**Task prompt:**
Below are the entries to work from; restate word for word the portion that opens with the line containing "1732 | 3666 |" and closes with the line containing "Power figures use", keeping both.
*** Opening Data to use ***
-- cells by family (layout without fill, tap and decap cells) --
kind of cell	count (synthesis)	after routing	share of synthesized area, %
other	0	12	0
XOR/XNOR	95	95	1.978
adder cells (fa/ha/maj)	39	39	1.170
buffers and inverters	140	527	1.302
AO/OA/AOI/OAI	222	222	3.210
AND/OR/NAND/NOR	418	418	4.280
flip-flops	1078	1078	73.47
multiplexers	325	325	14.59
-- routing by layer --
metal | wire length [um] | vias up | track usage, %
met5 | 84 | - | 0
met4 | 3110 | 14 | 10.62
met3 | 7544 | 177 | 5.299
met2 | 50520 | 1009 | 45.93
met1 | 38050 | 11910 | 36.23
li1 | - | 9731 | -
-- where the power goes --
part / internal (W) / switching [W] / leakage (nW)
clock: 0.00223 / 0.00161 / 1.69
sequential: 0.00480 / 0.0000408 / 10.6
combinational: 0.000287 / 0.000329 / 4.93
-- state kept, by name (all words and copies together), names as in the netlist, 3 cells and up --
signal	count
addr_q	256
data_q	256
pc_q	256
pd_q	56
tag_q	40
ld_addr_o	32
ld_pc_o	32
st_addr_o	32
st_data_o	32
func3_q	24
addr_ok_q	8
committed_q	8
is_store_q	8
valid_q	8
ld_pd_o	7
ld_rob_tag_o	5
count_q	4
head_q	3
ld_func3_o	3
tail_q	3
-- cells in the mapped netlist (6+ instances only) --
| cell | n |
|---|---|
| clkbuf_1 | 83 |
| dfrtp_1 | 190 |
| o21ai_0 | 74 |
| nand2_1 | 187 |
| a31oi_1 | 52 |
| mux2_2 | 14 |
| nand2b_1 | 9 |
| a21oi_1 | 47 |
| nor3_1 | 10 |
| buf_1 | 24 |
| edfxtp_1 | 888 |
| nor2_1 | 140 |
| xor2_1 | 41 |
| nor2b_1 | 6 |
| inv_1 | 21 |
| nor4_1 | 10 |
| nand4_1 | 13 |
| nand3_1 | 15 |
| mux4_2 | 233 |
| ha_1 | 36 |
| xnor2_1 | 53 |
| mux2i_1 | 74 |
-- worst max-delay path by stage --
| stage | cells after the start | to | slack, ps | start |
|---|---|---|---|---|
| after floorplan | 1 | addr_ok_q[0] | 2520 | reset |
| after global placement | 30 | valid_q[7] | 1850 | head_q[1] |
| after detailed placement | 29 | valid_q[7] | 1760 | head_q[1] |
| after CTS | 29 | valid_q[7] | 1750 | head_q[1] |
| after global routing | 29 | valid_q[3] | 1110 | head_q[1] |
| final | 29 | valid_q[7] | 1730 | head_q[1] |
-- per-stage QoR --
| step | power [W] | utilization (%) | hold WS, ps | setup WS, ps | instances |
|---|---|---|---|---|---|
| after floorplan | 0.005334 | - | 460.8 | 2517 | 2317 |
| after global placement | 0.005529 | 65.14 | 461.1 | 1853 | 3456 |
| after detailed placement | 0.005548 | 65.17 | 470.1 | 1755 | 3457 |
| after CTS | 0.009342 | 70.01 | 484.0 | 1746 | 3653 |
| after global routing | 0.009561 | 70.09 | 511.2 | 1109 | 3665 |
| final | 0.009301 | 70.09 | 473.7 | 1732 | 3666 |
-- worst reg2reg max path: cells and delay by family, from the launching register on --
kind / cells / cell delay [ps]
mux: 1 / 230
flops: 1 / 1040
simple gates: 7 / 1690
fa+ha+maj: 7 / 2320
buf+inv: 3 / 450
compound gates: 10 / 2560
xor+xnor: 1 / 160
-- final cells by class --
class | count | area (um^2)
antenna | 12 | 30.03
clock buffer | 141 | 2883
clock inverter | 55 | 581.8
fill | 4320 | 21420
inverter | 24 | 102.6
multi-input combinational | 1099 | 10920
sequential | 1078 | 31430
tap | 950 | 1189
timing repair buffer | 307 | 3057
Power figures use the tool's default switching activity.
*** Closing Data to use ***
*** Opening Data to use ***
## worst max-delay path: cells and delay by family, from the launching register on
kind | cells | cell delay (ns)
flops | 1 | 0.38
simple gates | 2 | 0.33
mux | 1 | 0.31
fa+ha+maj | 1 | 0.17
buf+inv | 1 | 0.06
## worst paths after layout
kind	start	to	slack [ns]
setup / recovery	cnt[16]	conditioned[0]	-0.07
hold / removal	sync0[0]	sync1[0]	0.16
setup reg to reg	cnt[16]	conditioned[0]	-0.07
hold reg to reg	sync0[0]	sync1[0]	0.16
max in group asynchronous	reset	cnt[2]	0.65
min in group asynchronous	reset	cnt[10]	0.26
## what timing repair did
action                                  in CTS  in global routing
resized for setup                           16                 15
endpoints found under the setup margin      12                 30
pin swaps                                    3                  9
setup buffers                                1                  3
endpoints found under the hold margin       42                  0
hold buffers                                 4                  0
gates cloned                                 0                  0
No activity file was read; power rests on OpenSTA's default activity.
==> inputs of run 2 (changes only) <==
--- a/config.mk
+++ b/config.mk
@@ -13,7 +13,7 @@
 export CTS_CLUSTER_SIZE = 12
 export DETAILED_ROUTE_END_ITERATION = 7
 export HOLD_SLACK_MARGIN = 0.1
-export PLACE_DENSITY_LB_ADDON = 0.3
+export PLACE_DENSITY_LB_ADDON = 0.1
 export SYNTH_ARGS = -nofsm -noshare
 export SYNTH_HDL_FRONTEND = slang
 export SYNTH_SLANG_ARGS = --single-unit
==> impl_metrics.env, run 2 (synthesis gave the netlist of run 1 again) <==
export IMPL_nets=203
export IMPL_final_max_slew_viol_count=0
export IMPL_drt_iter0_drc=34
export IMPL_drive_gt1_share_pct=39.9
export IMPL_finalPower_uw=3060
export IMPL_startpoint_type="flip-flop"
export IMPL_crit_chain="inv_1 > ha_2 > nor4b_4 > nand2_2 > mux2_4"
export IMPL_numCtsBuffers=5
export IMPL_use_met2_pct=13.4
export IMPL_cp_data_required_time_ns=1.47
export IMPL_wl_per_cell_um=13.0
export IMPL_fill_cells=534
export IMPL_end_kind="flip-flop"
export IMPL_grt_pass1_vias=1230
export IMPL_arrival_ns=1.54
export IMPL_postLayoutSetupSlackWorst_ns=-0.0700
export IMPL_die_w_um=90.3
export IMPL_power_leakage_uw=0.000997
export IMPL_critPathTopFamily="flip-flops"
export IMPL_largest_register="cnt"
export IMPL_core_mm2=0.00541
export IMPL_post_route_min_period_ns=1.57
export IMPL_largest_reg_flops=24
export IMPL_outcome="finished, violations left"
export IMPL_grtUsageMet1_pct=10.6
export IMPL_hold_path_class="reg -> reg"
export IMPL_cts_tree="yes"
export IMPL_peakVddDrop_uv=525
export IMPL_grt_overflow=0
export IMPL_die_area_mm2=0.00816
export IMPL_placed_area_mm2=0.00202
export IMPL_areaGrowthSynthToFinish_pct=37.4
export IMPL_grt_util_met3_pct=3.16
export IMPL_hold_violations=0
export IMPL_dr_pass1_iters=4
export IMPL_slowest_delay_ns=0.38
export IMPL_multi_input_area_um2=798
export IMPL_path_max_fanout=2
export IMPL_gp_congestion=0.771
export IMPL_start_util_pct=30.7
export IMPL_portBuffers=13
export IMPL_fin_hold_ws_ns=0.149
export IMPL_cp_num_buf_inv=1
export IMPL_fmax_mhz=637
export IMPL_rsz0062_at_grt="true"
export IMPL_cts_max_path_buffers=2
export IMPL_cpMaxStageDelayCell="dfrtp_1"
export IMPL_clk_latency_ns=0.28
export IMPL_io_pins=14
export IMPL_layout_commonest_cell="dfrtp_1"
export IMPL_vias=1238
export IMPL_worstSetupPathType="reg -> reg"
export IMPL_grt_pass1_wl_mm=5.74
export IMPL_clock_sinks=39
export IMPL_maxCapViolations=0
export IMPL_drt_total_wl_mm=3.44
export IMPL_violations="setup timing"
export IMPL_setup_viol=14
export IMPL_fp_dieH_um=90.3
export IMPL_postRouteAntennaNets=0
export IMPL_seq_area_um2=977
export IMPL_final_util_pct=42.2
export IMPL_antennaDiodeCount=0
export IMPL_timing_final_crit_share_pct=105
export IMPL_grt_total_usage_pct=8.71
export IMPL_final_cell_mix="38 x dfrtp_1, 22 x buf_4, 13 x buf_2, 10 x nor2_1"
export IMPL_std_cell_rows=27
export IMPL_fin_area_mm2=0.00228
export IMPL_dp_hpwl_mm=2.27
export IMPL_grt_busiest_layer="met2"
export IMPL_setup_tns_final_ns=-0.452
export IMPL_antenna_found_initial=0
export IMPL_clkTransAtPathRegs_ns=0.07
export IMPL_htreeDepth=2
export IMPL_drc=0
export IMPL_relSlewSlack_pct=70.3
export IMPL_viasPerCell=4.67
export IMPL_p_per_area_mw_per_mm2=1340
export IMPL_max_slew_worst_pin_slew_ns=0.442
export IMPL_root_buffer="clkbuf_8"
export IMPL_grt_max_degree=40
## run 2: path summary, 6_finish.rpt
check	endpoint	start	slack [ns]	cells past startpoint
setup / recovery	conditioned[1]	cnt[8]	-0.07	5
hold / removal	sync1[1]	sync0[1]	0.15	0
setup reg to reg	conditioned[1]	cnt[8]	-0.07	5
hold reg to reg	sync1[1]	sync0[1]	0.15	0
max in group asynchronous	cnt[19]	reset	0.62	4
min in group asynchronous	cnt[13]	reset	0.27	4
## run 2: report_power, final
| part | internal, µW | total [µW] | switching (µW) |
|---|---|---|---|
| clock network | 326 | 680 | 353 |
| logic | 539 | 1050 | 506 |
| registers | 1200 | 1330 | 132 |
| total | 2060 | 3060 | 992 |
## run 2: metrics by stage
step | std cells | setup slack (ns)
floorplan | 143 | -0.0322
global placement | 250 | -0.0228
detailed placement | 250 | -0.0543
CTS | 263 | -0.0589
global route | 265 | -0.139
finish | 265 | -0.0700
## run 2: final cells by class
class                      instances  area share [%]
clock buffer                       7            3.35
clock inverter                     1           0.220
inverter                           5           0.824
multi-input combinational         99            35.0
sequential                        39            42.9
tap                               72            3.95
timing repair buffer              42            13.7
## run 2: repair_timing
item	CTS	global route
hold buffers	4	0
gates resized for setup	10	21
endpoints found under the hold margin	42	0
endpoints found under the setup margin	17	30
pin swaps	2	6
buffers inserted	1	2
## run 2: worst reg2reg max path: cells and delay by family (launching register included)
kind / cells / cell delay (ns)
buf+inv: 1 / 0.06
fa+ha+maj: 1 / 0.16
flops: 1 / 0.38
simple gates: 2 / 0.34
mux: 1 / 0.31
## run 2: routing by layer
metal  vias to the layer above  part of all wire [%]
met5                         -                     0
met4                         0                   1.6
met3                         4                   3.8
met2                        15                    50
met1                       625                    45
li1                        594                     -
*** Closing Data to use ***
**Answer for this exercise:**
| final | 0.009301 | 70.09 | 473.7 | 1732 | 3666 |
-- worst reg2reg max path: cells and delay by family, from the launching register on --
kind / cells / cell delay [ps]
mux: 1 / 230
flops: 1 / 1040
simple gates: 7 / 1690
fa+ha+maj: 7 / 2320
buf+inv: 3 / 450
compound gates: 10 / 2560
xor+xnor: 1 / 160
-- final cells by class --
class | count | area (um^2)
antenna | 12 | 30.03
clock buffer | 141 | 2883
clock inverter | 55 | 581.8
fill | 4320 | 21420
inverter | 24 | 102.6
multi-input combinational | 1099 | 10920
sequential | 1078 | 31430
tap | 950 | 1189
timing repair buffer | 307 | 3057
Power figures use the tool's default switching activity.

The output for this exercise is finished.